▶ _YOUR GOAL_
Here are some records; copy every line that holds the word "shifted".
+++ RECORDS FOR PROCESSING +++
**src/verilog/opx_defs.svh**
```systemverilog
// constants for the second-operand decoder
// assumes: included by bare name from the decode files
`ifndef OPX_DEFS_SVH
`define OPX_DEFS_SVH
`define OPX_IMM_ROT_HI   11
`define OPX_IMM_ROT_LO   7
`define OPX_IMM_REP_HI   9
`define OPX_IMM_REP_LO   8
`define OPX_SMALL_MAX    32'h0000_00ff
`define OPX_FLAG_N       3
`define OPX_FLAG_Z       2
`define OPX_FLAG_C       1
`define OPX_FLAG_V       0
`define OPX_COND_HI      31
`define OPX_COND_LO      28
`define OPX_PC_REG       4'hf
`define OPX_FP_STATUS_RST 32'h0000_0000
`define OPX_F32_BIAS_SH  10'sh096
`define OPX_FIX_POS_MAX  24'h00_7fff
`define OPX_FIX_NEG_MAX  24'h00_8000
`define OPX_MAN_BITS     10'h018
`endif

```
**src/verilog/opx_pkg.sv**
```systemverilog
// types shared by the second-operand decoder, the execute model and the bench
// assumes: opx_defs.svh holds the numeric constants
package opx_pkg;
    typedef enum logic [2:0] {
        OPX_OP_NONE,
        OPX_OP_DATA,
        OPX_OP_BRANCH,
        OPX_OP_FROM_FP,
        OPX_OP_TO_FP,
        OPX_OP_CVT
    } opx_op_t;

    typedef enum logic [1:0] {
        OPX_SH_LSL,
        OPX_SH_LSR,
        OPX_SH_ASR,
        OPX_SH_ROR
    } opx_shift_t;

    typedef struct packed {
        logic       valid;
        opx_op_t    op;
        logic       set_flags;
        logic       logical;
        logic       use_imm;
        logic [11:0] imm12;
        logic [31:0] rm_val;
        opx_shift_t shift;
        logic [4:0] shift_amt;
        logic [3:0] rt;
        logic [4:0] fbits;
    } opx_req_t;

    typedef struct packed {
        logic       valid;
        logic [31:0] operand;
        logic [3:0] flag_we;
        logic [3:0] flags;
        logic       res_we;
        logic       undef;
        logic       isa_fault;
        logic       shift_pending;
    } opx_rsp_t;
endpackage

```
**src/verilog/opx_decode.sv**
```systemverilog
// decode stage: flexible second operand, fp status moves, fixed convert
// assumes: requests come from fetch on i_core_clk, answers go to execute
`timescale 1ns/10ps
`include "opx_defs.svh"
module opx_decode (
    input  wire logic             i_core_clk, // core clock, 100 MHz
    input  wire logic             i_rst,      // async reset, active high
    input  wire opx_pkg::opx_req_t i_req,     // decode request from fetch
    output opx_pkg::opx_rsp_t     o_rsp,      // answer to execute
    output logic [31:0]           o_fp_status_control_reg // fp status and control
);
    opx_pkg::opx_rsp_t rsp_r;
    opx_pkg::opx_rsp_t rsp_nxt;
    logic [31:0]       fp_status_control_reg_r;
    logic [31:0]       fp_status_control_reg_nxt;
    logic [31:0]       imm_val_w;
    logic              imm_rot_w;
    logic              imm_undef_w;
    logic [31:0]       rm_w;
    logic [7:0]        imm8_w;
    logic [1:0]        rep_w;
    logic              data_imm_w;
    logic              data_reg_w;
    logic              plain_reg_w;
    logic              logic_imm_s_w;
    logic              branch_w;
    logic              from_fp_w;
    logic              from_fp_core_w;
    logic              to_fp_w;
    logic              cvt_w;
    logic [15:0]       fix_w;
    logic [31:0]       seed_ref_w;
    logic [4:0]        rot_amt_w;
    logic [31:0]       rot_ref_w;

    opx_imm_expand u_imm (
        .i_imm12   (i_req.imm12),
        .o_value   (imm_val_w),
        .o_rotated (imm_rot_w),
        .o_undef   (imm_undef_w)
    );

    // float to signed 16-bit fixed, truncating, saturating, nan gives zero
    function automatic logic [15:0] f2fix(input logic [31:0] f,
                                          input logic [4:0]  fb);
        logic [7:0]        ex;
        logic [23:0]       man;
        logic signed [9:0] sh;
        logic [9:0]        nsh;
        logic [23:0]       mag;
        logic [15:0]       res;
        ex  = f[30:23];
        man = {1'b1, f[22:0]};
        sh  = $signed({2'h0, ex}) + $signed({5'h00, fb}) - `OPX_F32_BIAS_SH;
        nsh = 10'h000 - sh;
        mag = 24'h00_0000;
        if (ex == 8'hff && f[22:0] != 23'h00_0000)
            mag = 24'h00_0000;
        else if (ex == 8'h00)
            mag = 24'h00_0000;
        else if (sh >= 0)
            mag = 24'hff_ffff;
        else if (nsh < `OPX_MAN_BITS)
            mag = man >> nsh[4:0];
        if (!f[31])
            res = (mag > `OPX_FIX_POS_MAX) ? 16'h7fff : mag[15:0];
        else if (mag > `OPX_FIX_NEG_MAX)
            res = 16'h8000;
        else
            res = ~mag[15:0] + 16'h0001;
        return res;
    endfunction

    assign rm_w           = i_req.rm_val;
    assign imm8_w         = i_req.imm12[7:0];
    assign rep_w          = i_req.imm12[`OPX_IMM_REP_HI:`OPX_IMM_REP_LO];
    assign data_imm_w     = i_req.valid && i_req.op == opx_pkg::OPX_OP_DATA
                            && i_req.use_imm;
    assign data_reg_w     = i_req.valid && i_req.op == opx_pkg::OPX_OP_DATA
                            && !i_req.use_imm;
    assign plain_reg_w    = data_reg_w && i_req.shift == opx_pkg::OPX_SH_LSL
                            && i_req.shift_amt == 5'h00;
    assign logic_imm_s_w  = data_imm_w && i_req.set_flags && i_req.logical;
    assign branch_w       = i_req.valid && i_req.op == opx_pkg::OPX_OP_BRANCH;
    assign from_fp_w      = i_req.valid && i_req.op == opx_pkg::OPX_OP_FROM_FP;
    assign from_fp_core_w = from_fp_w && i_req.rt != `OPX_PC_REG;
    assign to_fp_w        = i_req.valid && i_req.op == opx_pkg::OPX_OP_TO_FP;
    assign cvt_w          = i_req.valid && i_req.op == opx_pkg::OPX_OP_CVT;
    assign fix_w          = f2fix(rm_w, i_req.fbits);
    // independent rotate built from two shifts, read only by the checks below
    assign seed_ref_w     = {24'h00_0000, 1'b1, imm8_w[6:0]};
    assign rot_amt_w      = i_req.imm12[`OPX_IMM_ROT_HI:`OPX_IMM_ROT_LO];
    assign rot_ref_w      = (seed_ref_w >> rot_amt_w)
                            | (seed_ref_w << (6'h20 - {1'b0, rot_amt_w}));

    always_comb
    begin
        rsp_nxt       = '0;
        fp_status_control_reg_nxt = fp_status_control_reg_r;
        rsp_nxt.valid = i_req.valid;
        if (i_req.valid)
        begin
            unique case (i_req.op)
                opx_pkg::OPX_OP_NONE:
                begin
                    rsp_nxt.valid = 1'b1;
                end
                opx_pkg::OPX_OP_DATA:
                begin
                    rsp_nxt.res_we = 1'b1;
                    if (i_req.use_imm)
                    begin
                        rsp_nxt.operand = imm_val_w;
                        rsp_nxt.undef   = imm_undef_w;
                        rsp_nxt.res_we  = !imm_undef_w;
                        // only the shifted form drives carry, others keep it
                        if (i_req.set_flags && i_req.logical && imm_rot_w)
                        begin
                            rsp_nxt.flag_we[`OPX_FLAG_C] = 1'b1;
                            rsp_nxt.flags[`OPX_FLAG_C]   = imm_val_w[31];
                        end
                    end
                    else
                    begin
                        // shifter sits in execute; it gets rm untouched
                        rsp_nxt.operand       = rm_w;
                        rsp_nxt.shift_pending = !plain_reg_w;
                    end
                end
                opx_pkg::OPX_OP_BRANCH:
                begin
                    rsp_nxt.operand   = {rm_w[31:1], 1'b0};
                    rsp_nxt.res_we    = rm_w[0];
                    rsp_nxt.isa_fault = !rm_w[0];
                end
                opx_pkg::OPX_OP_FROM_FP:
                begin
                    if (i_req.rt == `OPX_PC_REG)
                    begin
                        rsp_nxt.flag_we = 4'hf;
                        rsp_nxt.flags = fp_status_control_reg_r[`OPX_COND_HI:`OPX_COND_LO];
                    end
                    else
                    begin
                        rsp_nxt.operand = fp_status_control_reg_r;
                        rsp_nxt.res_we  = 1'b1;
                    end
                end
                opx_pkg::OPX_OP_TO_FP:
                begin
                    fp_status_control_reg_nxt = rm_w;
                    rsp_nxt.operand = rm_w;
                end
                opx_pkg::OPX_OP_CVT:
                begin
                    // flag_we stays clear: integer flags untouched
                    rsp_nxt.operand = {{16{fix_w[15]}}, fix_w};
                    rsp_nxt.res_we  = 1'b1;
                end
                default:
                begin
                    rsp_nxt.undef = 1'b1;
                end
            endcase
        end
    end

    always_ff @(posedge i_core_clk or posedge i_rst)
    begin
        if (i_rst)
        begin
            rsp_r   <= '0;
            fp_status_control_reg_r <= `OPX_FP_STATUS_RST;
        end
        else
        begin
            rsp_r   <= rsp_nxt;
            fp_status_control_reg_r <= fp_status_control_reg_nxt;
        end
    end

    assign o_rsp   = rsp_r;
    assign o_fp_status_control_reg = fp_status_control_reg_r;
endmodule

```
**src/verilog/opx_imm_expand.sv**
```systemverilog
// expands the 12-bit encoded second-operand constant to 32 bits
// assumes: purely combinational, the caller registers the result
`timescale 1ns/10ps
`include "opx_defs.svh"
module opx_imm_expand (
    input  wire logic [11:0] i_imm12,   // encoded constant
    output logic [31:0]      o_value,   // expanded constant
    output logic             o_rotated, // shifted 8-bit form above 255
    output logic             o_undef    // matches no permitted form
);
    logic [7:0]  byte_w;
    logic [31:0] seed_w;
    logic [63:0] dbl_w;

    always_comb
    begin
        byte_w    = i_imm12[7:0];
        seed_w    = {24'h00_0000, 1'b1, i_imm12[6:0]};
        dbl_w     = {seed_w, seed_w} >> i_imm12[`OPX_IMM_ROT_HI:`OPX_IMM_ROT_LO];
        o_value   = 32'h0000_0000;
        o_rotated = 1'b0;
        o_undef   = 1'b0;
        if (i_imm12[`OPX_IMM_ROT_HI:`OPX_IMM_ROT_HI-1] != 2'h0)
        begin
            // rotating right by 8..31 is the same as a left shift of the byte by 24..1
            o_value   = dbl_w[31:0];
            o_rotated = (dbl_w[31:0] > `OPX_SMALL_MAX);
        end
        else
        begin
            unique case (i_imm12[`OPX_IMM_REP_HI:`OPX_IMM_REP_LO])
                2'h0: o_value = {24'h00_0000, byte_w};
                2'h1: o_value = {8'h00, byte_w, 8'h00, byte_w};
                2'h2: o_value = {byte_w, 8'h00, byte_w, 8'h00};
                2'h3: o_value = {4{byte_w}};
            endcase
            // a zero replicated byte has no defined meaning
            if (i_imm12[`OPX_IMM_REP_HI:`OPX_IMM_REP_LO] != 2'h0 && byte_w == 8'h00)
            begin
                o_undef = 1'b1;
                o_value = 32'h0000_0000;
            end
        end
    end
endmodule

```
+++
▶ _WRITTEN SOLUTION_
                        // only the shifted form drives carry, others keep it
    output logic             o_rotated, // shifted 8-bit form above 255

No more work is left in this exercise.